Dave Howe ukcrypto at chiark.greenend.org.uk
Sun, 20 Jan 2008 11:32:26 +0000


Roland Perry wrote:
> In article <875AA2A7-E286-4AF4-9C8A-9FA17522A05A@batten.eu.org>, Ian
>  Batten <igb@batten.eu.org> writes
>> Milliband has just been on the radio with the sort in intellectual
>>  insights you expect for the man notionally responsible for GCHQ:
>> ``you can't legislate against laptops being left in cars''.
> 
> In a very literal sense, I'm sure you can. Just like laws I presume 
> would control the leaving of firearms unattended in parked cars.

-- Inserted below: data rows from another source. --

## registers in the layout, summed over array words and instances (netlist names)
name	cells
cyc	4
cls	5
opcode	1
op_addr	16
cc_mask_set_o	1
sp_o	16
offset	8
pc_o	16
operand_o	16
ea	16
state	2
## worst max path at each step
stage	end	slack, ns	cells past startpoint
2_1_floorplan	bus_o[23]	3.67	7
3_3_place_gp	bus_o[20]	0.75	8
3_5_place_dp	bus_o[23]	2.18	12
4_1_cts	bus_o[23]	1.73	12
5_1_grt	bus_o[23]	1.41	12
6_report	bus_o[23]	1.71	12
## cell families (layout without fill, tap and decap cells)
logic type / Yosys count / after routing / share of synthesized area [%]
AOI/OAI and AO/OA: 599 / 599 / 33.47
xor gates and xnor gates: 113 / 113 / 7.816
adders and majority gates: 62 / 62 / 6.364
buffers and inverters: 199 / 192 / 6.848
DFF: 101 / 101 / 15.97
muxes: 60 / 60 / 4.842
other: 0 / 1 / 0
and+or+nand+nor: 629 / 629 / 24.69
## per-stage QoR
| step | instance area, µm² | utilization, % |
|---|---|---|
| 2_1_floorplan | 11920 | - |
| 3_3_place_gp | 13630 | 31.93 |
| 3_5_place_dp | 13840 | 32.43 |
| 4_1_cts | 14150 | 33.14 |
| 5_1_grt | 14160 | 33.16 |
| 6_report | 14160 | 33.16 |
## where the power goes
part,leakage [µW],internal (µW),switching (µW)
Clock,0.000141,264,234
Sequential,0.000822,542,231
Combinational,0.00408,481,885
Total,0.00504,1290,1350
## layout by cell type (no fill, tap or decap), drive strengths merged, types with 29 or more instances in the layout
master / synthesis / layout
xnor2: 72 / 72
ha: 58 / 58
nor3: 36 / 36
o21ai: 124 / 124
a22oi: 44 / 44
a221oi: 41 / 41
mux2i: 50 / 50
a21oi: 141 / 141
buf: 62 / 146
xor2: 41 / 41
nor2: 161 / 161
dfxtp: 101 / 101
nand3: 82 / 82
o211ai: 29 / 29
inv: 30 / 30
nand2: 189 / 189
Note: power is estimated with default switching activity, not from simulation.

   You don't even need to legislate; just make it a government policy 
that anyone who leaves a laptop containing unencrypted sensitive data 
*anywhere* outside of government offices is guilty of gross misconduct 
and terminated without pension.

   I can't imagine any of these are running any other operating system 
than a recent release of MS Windows, so its just the effort of setting a 
Recovery Agent and turning on EFS.

   Making sure inter-city "internal mail" CD-R full of data are 
encrypted would take a little more work, but only a little. I think it 
is more likely to be due to the discouragement of encryption in general 
by governments in power, than any real lack of understanding of how easy 
it all is, that is responsible for this mess...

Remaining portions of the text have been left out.